Orta di Atella

Urbanistica, Russo: “Opposizione fatta solo di personalismi”

 ORTA DI ATELLA. Carissimo presidente di Fli, anzitutto le faccio i miei auguri per la nomina, vedo che ha studiato un po’ di storia “nostrana”, mi fa piacere che lei abbia il coraggio di coltivare una nuova realtà politica a Orta di Atella ma se mi consente le vorrei inoltrare due domande.

1) Dov’era lei, quando afferma nella sua lettera a Pupia, l’interesse delle maggioranze di governo che si sono susseguite fino ad oggi è stato orientato solo ed esclusivamente verso nuove e selvagge urbanizzazioni, con picchi che sfiorano il ridicolo, considerando l’inesistente piano del traffico di una città che è cresciuta demograficamente a ritmi vertiginosi?

2) Lei è proprio sicuro che i cittadini “tutti” ortesi (inclusi qualcuno dell’opposizione) vogliano il tipo di opposizione che state facendo, fatto di personalismi e non di proposte vere e concrete, le quali porterebbero ad una adeguata risoluzioni dei problemi? Il discorso delle selvaggie urbanizzazioni, credo che lei lo dovrebbe rivolgere anche nelle fila dell’opposizione ma soprattutto nel suo partito, visto che anche alcuni consiglieri dell’opposizione si sono, come dire, cibati da quel grappolo d’uva, che pochi hanno attinto ma che oggi tutti ne paghiamo le conseguenze, lo sanno tutti.
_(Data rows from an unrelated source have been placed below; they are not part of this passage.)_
Source: an optimization exercise on an open RTL-to-GDS flow (aim: small area). Production flows keep margins and buffers that such runs may drop.
In this exercise RTL edits were held to simulation tests only and were not proved equivalent to the original.
The clock input has no modelled driver; a real chip could not lean on it and would need a root buffer or a full tree.
Power and IR drop assume default switching activity.

== v3 ==
## clutchcamassy
module clutchcamassy(clk, rst, clch_latch, power, cont_angle, clch_angle, rc1, rc2, rc3, rc4, rc5, rc6, rc7, rc8, rc9, rc12, rl1, rl2, rl3, rl10, sccb);
Size: roughly 210 cells after synthesis, about 83 I/O pins, roughly 1300 um2 of cells after synthesis.
export LEC_CHECK = 0
export ABC_AREA = 1
export CAP_MARGIN = 20
export CORE_MARGIN = 2
export CORE_UTILIZATION = 40
export CTS_BUF_LIST = sky130_fd_sc_hd__clkbuf_2 sky130_fd_sc_hd__clkbuf_4
export SLEW_MARGIN = 20
create_clock -name core_clock -period 35.0 [get_ports {clk}]
standard.sh (not shown) runs the stock make flow with config.mk's settings and CLKGATE_MAP_FILE= SYNTH_SCRIPT=/design/flow/synth_recipe.tcl, a recipe that flattens the netlist after the stock synthesis.
==> flow/flow/run.sh <==
#!/bin/bash
# Own layout flow: the standard flow, with three changes that cut cell area.
#  1. After the standard synthesis, the combinational cells between the flip-flops are re-mapped
#     by Yosys/ABC for area (flow/reopt.tcl with flow/remap.abc). Every flip-flop keeps its cell
#     and its name.
#  2. Port buffers are buf_1 (BUFFER_PORTS_ARGS), not the larger cell buffer_ports picks itself.
#  3. The constant-0 outputs share one tie cell (SKIP_REPAIR_TIE_FANOUT) instead of one each.
# Each tool's full output goes to a log file in this folder.
set -euo pipefail
here=$(pwd)
res=$here/orfs/results/$FLOW_PLATFORM/clutchcamassy/base
YOSYS=${YOSYS_EXE:-$FLOW_HOME/../tools/install/yosys/bin/yosys}
[[ -x $YOSYS ]] || YOSYS=yosys

bash standard.sh synth > log_1_synth.txt 2>&1

cp $res/1_2_yosys.v $here/standard_synth.v
REOPT_IN=$here/standard_synth.v REOPT_OUT=$here/reopt.v REOPT_SCRIPT=$here/flow/remap.abc \
  $YOSYS -c $here/flow/reopt.tcl > log_2_reopt.txt 2>&1
cp $here/reopt.v $res/1_2_yosys.v
touch $res/1_2_yosys.v
rm -f $res/1_synth.odb $res/1_synth.sdc

export SKIP_REPAIR_TIE_FANOUT=1
export BUFFER_PORTS_ARGS="-buffer_cell sky130_fd_sc_hd__buf_1"
export CTS_ARGS="-sink_clustering_enable -sink_clustering_size 12 -sink_clustering_max_diameter 500 -sink_buffer_max_cap_derate 1.0 -repair_clock_nets -buf_list sky130_fd_sc_hd__clkbuf_4 -dont_use_dummy_load"
bash standard.sh > log_3_layout.txt 2>&1
Other scripts of this flow, unchanged in this note and not shown: flow/flow/remap.abc, flow/flow/reopt.tcl
diff inputs: v3 => v53
Settings: CTS_CLUSTER_SIZE: unset -> 20; CTS_BUF_LIST: sky130_fd_sc_hd__clkbuf_2 sky130_fd_sc_hd__clkbuf_4 -> sky130_fd_sc_hd__clkbuf_4; CTS_CLUSTER_DIAMETER: unset -> 200.
diff --git a/flow/flow/run.sh b/flow/flow/run.sh
--- a/flow/flow/run.sh
+++ b/flow/flow/run.sh
@@ -24,4 +24,3 @@
 export SKIP_REPAIR_TIE_FANOUT=1
 export BUFFER_PORTS_ARGS="-buffer_cell sky130_fd_sc_hd__buf_1"
-export CTS_ARGS="-sink_clustering_enable -sink_clustering_size 12 -sink_clustering_max_diameter 500 -sink_buffer_max_cap_derate 1.0 -repair_clock_nets -buf_list sky130_fd_sc_hd__clkbuf_4 -dont_use_dummy_load"
 bash standard.sh > log_3_layout.txt 2>&1
v53 against v3: area overhead of the layout relative to synthesis has increased; cell count higher; via count rose 10; final-layout fill cell count about even. Synthesized area: v3 vs v53 identical. Fraction of power spent switching nets: v53 < v3. Compared with v3, in v53 layout clock buffer count went up by 1, per-cell via count in the routed design went up by 0.32%, global-route usage was more or less identical. The final layout from v53, which completed every stage, passed the timing, design-rule and antenna checks at the end of the flow.
Context: an optimization exercise on an open-source flow, tuned for small area, a short achievable clock period and few clock cycles per item. The choices shown serve that exercise and are no tape-out recipe. Function was checked by simulation only, so behaviour that the tests miss may differ from the original. No activity file was given, so power comes from the tool's default toggle rates.

// product_gen
module product_gen
#(
parameter WORD_SIZE=29
)
(
  input wire clk,
  output wire[2*WORD_SIZE-1:0] sum1,
  input wire[WORD_SIZE-1:0] min,
  input wire[WORD_SIZE-1:0] q
);
Size in the first run: ~2100 cells after synthesis, ~120 flip-flops, about 120 I/O pins, ~0.022 mm2 of cells after synthesis.
export LEC_CHECK = 0
export CAP_MARGIN = 20
export CORE_MARGIN = 2
export CORE_UTILIZATION = 60
export SETUP_SLACK_MARGIN = 0.5
export SLEW_MARGIN = 20
export SYNTH_HIERARCHICAL = 1
export SYNTH_MINIMUM_KEEP_SIZE = 0
create_clock -name core_clock -period 5.0 [get_ports {clk}]
standard.sh (not shown) runs the stock make flow with config.mk's settings and CLKGATE_MAP_FILE= SYNTH_SCRIPT=/design/flow/synth_recipe.tcl, a recipe that flattens the netlist after the stock synthesis.
==> flow/flow/run.sh <==
#!/bin/bash
set -uo pipefail
export BUFFER_PORTS_ARGS="-buffer_cell sky130_fd_sc_hd__buf_4"
export RECOVER_POWER=100
bash standard.sh > standard.log 2>&1
Testbench counts at the start, summed over its fixed seeds: cycles 512, items 512.
Edit:
==> flow/run.sh (new file) <==
#!/bin/bash
# synth_recipe.tcl (not shown) runs the flow's synth.tcl, then flattens the netlist and writes it again
# the make line also repeats each setting of config.mk as NAME=value (left out here)
make -C /OpenROAD-flow-scripts/flow DESIGN_CONFIG=/design/flow/config.mk WORK_HOME=/design/flow/orfs CLKGATE_MAP_FILE= SYNTH_SCRIPT=/design/flow/synth_recipe.tcl finish
- CORE_UTILIZATION: 60 -> 55
- SETUP_SLACK_MARGIN: 0.5 -> 1.0
removed: flow/flow/run.sh
removed: flow/standard.sh
The changed run passed the timing, DRC and antenna checks.
Combinational power climbs by a quarter to a third.
Routed wire length is higher by a quarter to a third.
Die area goes up by a little under a tenth.
Edit:
==> flow/flow/run.sh (new file) <==
#!/bin/bash
set -uo pipefail
export BUFFER_PORTS_ARGS="-buffer_cell sky130_fd_sc_hd__buf_4"
bash standard.sh > standard.log 2>&1
==> flow/standard.sh (new file) <==
#!/bin/bash
# synth_recipe.tcl (not shown) runs the flow's synth.tcl, then flattens the netlist and writes it again
# the make line also repeats each setting of config.mk as NAME=value (left out here)
make -C /OpenROAD-flow-scripts/flow DESIGN_CONFIG=/design/flow/config.mk WORK_HOME=/design/flow/orfs CLKGATE_MAP_FILE= SYNTH_SCRIPT=/design/flow/synth_recipe.tcl "${@:-finish}"
- CORE_UTILIZATION: 55 -> 50
- SETUP_SLACK_MARGIN: 1.0 -> 0.3
removed: flow/run.sh
After rerunning: The new run completed without violations. Power goes down by 22%. Routed wire length is lower by 23%. Via count is lower by 15%. Sequential share of layout area climbs by 2.2 points. Setup slack got worse by 140 ps. Critical path depth falls by 2. Count of clock-buffer cells in the layout came out higher by 2. Cell area decreases by 23%. First-iteration DRC count shrinks by 40%. Synthesized cell count does not change. Worst hold slack degrades by 330 ps.
Edit:
- CORE_UTILIZATION: 50 -> 60
Outcome: The new run produced a clean layout; routed wire length stays flat; die area is lower by 16%; worst setup slack degrades by 5.5 ps; total power is lower by 0.87%; sequential power is about the same; utilization is higher by 11 points.
Edit:
- CTS_BUF_LIST: default -> sky130_fd_sc_hd__clkbuf_8
- CTS_CLUSTER_SIZE: default -> 30
The changed run finished with timing, DRC and antenna clean.
Critical path depth went down by 1.
Wire length is about the same.
Global-route usage stays flat.
Utilization came out lower by 0.37 points.
Power went down by 1.4%.
Worst setup slack got worse by 75 ps.
Edit:
==> flow/run.sh (new file) <==
#!/bin/bash
# synth_recipe.tcl (not shown) runs the flow's synth.tcl, then flattens the netlist and writes it again
# the make line also repeats each setting of config.mk as NAME=value (left out here)
make -C /OpenROAD-flow-scripts/flow DESIGN_CONFIG=/design/flow/config.mk WORK_HOME=/design/flow/orfs CLKGATE_MAP_FILE= SYNTH_SCRIPT=/design/flow/synth_recipe.tcl finish
- CTS_BUF_LIST: sky130_fd_sc_hd__clkbuf_8 -> default
- CTS_CLUSTER_SIZE: 30 -> default
- SETUP_SLACK_MARGIN: 0.3 -> 0.5
removed: flow/flow/run.sh
removed: flow/standard.sh
Effect:
- count of clock-buffer cells in the layout came out higher by 3
- routed wire length came out higher by a few percent
- final cell count came out higher by a few percent
- sequential power barely changes
- design area came out higher by roughly a tenth
- combinational power came out higher by a few percent
- sequential share of layout area came out lower by 1.0 points
- worst hold slack improves by 390 ps
- maximum frequency came out higher by a few percent
- worst setup slack improves by 150 ps

---

Starting RTL as in the previous note.
Settings: LEC_CHECK=0, CAP_MARGIN=20, CORE_MARGIN=2, CORE_UTILIZATION=60, SLEW_MARGIN=20, SYNTH_HIERARCHICAL=1, SYNTH_MINIMUM_KEEP_SIZE=0; clock period 5.0 ns.
==> flow/flow/run.sh <==
#!/bin/bash
set -uo pipefail
export BUFFER_PORTS_ARGS="-buffer_cell sky130_fd_sc_hd__buf_4"
bash standard.sh > standard.log 2>&1
Testbench counts at the start, summed over its fixed seeds: cycles 512, items 512.
Then changed:
--- a/flow/config.mk
+++ b/flow/config.mk
@@ -10,0 +11 @@
+export SETUP_SLACK_MARGIN = 0.7
What happened: Non-clock buffer count rises by 40. Power rises by a few percent. Count of clock-buffer cells in the layout falls by 1. Cell area rises by a little under a tenth. Maximum frequency rises by a few percent.
Then changed:
--- a/flow/config.mk
+++ b/flow/config.mk
@@ -11 +11 @@
-export SETUP_SLACK_MARGIN = 0.7
+export SETUP_SLACK_MARGIN = 0.5
After rerunning:
- The new run ran to the end with no violations
- final area fell by a few percent
- hold slack gains 0.023 ns
- synthesized area does not change
- wire length drops slightly
- total power goes down by a few percent
- global-route usage goes up by 0.20 points
- clock power is about the same
- sequential power falls by a few percent
- count of clock-buffer cells in the layout rose by 1

-- port drivers added, routing unchanged --
Ports are ideal in the flow. The routed layouts listed here were re-timed in OpenROAD.
Step 1 assumes that a clkbuf_16 drives the clock port and a buf_2 every other input.
Step 2, shift: input delay + t, output delay - t, t = (earliest + latest rising clock arrival at the registers) / 2. This alone moves slack from input paths to output paths.
a / b / c = no drivers / after step 1 / after step 2; a / b = the first two.
run | t, ns | setup WS [ns] | slew at the worst register clock pin (ns)
the first run of note 1 | 0.514 | 0.340 / 0.345 / -0.139 | 0.07 / 0.07
the second run of note 1 | 0.530 | 0.604 / 0.542 / 0.238 | 0.08 / 0.08
the third run of note 1 | 0.544 | 0.465 / 0.405 / 0.065 | 0.07 / 0.07
the fourth run of note 1 | 0.507 | 0.459 / 0.404 / 0.000 | 0.07 / 0.07
the fifth run of note 1 | 0.545 | 0.384 / 0.411 / -0.134 | 0.10 / 0.10
the sixth run of note 1 | 0.510 | 0.530 / 0.499 / 0.056 | 0.07 / 0.07
the first run of note 2 | 0.504 | 0.412 / 0.355 / 0.087 | 0.07 / 0.07
the second run of note 2 | 0.514 | 0.643 / 0.586 / 0.239 | 0.07 / 0.07
the third run of note 2 | 0.514 | 0.510 / 0.491 / 0.033 | 0.06 / 0.06
With both steps, setup timing fails in the first run of note 1 and the fifth run of note 1, where it was met with ideal ports. For the fifth run of note 1, which loses most, drivers alone change the setup slack by +0.027 ns; drivers and shift together by -0.518 ns.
Il sindaco ha sempre affermato di essere l’unico responsabile di tutto quello che è successo a Orta di Atella, io credo che la colpa sia di tutti noi cittadini, ha diverse volte rivolto una mano tesa anche all’opposizione per un dialogo, un confronto.
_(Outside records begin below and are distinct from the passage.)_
Context: an optimization exercise on an open-source flow, tuned for small area. The choices shown serve that exercise and are no tape-out recipe.

==> exp/onyx: inputs <==
==> flow/design.v <==
package state_enc_one_hot_pkg;
    localparam logic [5:0] PRE_FIRST_IDLE = 6'b000001;
    localparam logic [5:0] IDLE           = 6'b000010;
    localparam logic [5:0] START          = 6'b000100;
    localparam logic [5:0] DATA           = 6'b001000;
    localparam logic [5:0] PARITY         = 6'b010000;
    localparam logic [5:0] STOP           = 6'b100000;
endpackage
module Rx (
    input logic clk,
    input logic rst_n,
    input logic [11:0] dvsr,
    input logic Rx_din,
    output logic [7:0] Rx_dout,
    output logic Rx_done,
    output logic parity_error,
    output logic framing_error
);
    logic [3:0] bit_st;
    logic [4:0] sub;
    logic [11:0] cnt;
    logic par;
    logic idle, term, tick, ev;
    assign idle = bit_st[3] & bit_st[1] & !bit_st[0];
    assign term = (cnt == 12'd1);
    assign tick = term & !idle;
    assign ev = tick & (&sub);
    always_ff @(posedge clk) begin
        cnt <= (idle | term) ? dvsr : cnt - 12'd1;
    end
    always_ff @(posedge clk or negedge rst_n) begin
        if (!rst_n) begin
            bit_st <= 4'd10;
        end
        else if (idle) begin
            bit_st <= Rx_din ? 4'd10 : 4'd15;
        end
        else begin
            bit_st <= bit_st + {3'd0, ev};
        end
    end
    always_ff @(posedge clk) begin
        sub <= idle ? 5'd16 : sub + {4'd0, tick};
    end
    always_ff @(posedge clk) begin
        if (ev & !bit_st[3]) begin
            Rx_dout <= {Rx_din, Rx_dout[7:1]};
        end
    end
    always_ff @(posedge clk or negedge rst_n) begin
        if (!rst_n) begin
            par <= 1'b0;
            Rx_done <= 1'b0;
            framing_error <= 1'b0;
        end
        else begin
            par <= !idle & (par ^ (ev & Rx_din & (!bit_st[3] | (!bit_st[1] & !bit_st[0]))));
            Rx_done <= ev & bit_st[3] & !bit_st[1] & bit_st[0];
            framing_error <= ev & bit_st[3] & !bit_st[1] & bit_st[0] & !Rx_din;
        end
    end
    assign parity_error = par & bit_st[3] & !bit_st[2] & (bit_st[1] | bit_st[0]);
endmodule
module Tx (
    input logic clk,
    input logic rst_n,
    input logic [11:0] dvsr,
    input logic Tx_empty,
    input logic Tx_bit,
    output logic [2:0] Tx_bit_no,
    output logic Tx_dout,
    output logic Tx_done
);
    logic [3:0] bit_st;
    logic [4:0] sub;
    logic [11:0] cnt;
    logic par;
    logic idle, term, tick, ev;
    assign idle = bit_st[3] & bit_st[1] & !bit_st[0];
    assign term = (cnt == 12'd1);
    assign tick = term & !idle;
    assign ev = tick & (&sub);
    assign Tx_bit_no = bit_st[2:0];
    always_ff @(posedge clk) begin
        cnt <= (idle | term) ? dvsr : cnt - 12'd1;
    end
    always_ff @(posedge clk or negedge rst_n) begin
        if (!rst_n) begin
            bit_st <= 4'd10;
        end
        else if (idle) begin
            bit_st <= (!Tx_done & !Tx_empty) ? 4'd15 : 4'd10;
        end
        else begin
            bit_st <= bit_st + {3'd0, ev};
        end
    end
    always_ff @(posedge clk) begin
        sub <= idle ? 5'd0 : sub + {4'd0, tick};
    end
    always_ff @(posedge clk or negedge rst_n) begin
        if (!rst_n) begin
            par <= 1'b0;
            Tx_done <= 1'b1;
            Tx_dout <= 1'b1;
        end
        else begin
            par <= !idle & (par ^ (ev & !bit_st[3] & Tx_bit));
            Tx_done <= ev & bit_st[3] & !bit_st[1] & bit_st[0];
            if (idle) begin
                Tx_dout <= 1'b1;
            end
            else if (!bit_st[3]) begin
                Tx_dout <= Tx_bit;
            end
            else begin
                Tx_dout <= bit_st[0] ? !bit_st[1] : par;
            end
        end
    end
endmodule
module FIFO (
    input logic clk,
    input logic rst_n,
    input logic wr_en,
    input logic rd_en,
    input logic [7:0] wr_data,
    input logic [2:0] rd_bit,
    output logic [7:0] head,
    output logic head_bit,
    output logic full,
    output logic empty
);
    logic [7:0] mem [0:7];
    logic [3:0] last;
    logic wr, rd;
    assign empty = last[3];
    assign full = !last[3] & (&last[2:0]);
    assign wr = wr_en & !full;
    assign rd = rd_en & !empty;
    assign head = mem[last[2:0]];
    assign head_bit = head[rd_bit];
    always_ff @(posedge clk or negedge rst_n) begin
        if (!rst_n) begin
            last <= 4'd15;
        end
        else if (wr & !rd) begin
            last <= last + 4'd1;
        end
        else if (rd & !wr) begin
            last <= last - 4'd1;
        end
    end
    always_ff @(posedge clk) begin
        if (wr) begin
            mem[0] <= wr_data;
            for (int i = 1; i < 8; i++) begin
                mem[i] <= mem[i - 1];
            end
        end
    end
endmodule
Nel Consiglio comunale del 28/09/2011, il sindaco ha ribadito davanti a una platea di persone, che non avrebbe preso atto dei continui manifesti, ma che era disposto a far sue le proposte dell’opposizione, affinché si possano risolvere i problemi ortesi, io come penso tutti i cittadini ortesi, siamo concordi alle affermazioni del sindaco.
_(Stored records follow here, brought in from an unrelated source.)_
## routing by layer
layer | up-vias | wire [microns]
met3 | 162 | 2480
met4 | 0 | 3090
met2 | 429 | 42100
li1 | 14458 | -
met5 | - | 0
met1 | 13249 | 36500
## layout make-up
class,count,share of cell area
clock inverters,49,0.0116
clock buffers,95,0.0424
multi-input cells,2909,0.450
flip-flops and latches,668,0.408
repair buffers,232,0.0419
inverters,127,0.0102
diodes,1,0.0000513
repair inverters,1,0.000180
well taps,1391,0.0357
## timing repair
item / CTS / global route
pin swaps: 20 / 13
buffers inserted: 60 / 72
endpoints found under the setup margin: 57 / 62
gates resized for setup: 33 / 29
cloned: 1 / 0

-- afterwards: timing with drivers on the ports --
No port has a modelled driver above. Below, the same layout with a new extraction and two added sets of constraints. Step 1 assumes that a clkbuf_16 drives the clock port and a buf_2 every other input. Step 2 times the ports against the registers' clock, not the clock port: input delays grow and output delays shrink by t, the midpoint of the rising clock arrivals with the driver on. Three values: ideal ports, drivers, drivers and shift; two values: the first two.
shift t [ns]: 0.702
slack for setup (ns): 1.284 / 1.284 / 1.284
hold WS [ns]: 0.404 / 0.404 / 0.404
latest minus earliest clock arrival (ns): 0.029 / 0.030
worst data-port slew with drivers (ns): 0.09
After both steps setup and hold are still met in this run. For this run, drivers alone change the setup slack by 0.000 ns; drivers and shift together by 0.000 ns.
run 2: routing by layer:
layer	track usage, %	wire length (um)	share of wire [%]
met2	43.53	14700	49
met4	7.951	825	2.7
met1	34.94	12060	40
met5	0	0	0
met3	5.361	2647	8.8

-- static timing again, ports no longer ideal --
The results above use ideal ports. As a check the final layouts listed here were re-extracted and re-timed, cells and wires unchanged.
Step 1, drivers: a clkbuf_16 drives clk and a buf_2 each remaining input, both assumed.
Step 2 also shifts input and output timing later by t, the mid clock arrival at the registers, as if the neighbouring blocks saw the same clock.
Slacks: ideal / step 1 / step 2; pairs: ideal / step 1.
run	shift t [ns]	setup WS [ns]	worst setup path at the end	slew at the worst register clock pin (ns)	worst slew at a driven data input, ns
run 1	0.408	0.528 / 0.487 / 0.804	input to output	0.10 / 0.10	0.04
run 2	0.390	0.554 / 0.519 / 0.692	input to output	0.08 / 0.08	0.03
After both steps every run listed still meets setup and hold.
Background: an optimization exercise with open tools, aiming at small area and a short achievable clock period. Do not read the settings as production practice.
At most, simulation tests tie the RTL to the original design; equivalence was not proved.
Power is estimated from default activity; no workload was simulated.

Setup of job 1609:
==> flow/design.v (excerpt) <==
module quantizer(
    input         clk,
    input         rst,
    input  [31:0] i_max,
    input  [31:0] i_activation,
    output [7:0]  o_index
);
    wire [23:0] p0;
    wire        a24;
    wire [22:0] nm0;
    wire [3:0]  sh0;
    wire        sat0;
    quant_pre u_quant_pre(
        .clk(clk), .rst(rst), .i_max(i_max), .i_activation(i_activation),
        .o_p(p0), .o_a24(a24), .o_nm(nm0), .o_sh(sh0), .o_sat(sat0)
    );
    wire [23:1] p   [1:8];
    wire        r23 [1:8];
    wire [22:0] nm  [1:8];
    wire [3:0]  sh  [1:8];
    wire        sat [1:8];
    wire [7:0]  q   [1:8];    
    wire c1;
    quant_divider u_step1(.i_p(p0), .i_v24(a24), .i_nm(nm0),
                          .o_bit(c1), .o_p(p[1]), .o_r23(r23[1]));
    assign nm[1]  = nm0;
    assign sh[1]  = sh0;
    assign sat[1] = sat0;
    assign q[1]   = {7'd0, c1};
    genvar k;
    generate
        for (k = 2; k <= 8; k = k + 1) begin : g_stage
            reg [23:1] r_p;
            reg        r_r23;
            reg [22:0] r_nm;
            reg [3:0]  r_sh;
            reg        r_sat;
            reg [6:0]  r_q;
            always @(posedge clk) begin
                r_p   <= p[k-1];
                r_r23 <= r23[k-1];
                r_nm  <= nm[k-1];
                r_sh  <= sh[k-1];
                r_sat <= sat[k-1];
                r_q   <= q[k-1][6:0];
            end
            wire c;
            quant_divider u_step(.i_p({r_p, r_nm[0]}), .i_v24(r_r23), .i_nm(r_nm),
                                 .o_bit(c), .o_p(p[k]), .o_r23(r23[k]));
            assign nm[k]  = r_nm;
            assign sh[k]  = r_sh;
            assign sat[k] = r_sat;
            assign q[k]   = {r_q, c};
        end
    endgenerate
    wire [7:0] idx = sat[8] ? 8'hff : (q[8] >> sh[8]);
    reg [3:0] r_cnt;
    reg [7:0] r_index;
    always @(posedge clk or posedge rst) begin
        if (rst) begin
            r_cnt   <= 4'd0;
            r_index <= 8'd0;
        end else begin
            if (!r_cnt[3])
                r_cnt <= r_cnt + 4'd1;
            r_index <= idx & {8{r_cnt[3]}};
        end
    end
    assign o_index = r_index;
endmodule
For scale: roughly 2900 cells after synthesis, ~460 flip-flops.
clock: 5.0 ns
lec_check: 0
abc_area: 1
cap_margin: 20
core_margin: 2
core_utilization: 60
cts_cluster_diameter: 100
cts_cluster_size: 30
setup_slack_margin: 2.9
slew_margin: 20
standard.sh (not shown) runs the stock make flow with config.mk's settings and CLKGATE_MAP_FILE= SYNTH_SCRIPT=/design/flow/synth_recipe.tcl, a recipe that flattens the netlist after the stock synthesis.
==> flow/flow/run.sh <==
#!/bin/bash
# The standard ORFS layout, run whole; the only change is the cell used
# for the input and output port buffers (the smallest plain buffer instead of the
# delay buffer the resizer picks by default).
set -euo pipefail
export BUFFER_PORTS_ARGS="-buffer_cell sky130_fd_sc_hd__buf_1"
bash standard.sh > standard.log 2>&1
For job 8895, these inputs were changed with respect to job 1609:
--- a/flow/config.mk
+++ b/flow/config.mk
@@ -13,3 +13,3 @@
 export CTS_CLUSTER_SIZE = 30
-export SETUP_SLACK_MARGIN = 2.9
+export SETUP_SLACK_MARGIN = 2.7
 export SLEW_MARGIN = 20
- Job 1609 -> job 8895: proportion of synthesized flip-flops having asynchronous set or reset delta 0, exact match
- Logic depth of the worst path, buffers included: job 8895 vs job 1609 identical
- Clock network fraction of design power delta for job 8895 relative to job 1609: 0.3 points higher
- Lower number of cells upsized or downsized after cts was reported by job 8895, not job 1609.
- Delta (job 8895 minus job 1609): non-clock buffer count went down 10, power attributed to the clock group stayed essentially flat, compound-cell area share of the yosys netlist did not really move, area of the multi-input gates lost about 2.6%.
- Of job 1609 and job 8895, the higher core utilization belongs to job 1609.
- Job 8895: all stages complete, timing, DRC and antenna checks passed
- Count of placed standard cells in the final layout, fillers left out, job 8895 vs job 1609: down slightly
Function was not checked in any run of this note: the RTL went through the layout flow alone.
Ora io lancio un appello all’opposizione, i problemi di Orta di Atella li conosciamo, anzi li conoscono tutti, in tutta Italia, ma venuti alla conoscenza della malattia, si deve trovare una cura, la cura è quella del dialogo, concertazioni (termine usato da Piccirillo), confronto e alla fine risoluzione in comune accordo di questo problema, credo che la popolazione terrà conto che anche l’opposizione si è rimboccata le maniche per risolvere i problemi, ed in oltre abbia il diritto, sacrosanto, di essere rappresentati da persone che pensano al bene comune.

Tutto ciò porterà anche ad una nuova opportunità sia sociale che di occupazione, dove tutti diranno la loro, ma con interesse comune, ricordando che tutti i politici hanno preso atto delle risoluzioni dei problemi e che gli stessi hanno creato un nuovo progetto politico di interesse comune, al rinascimento ortese.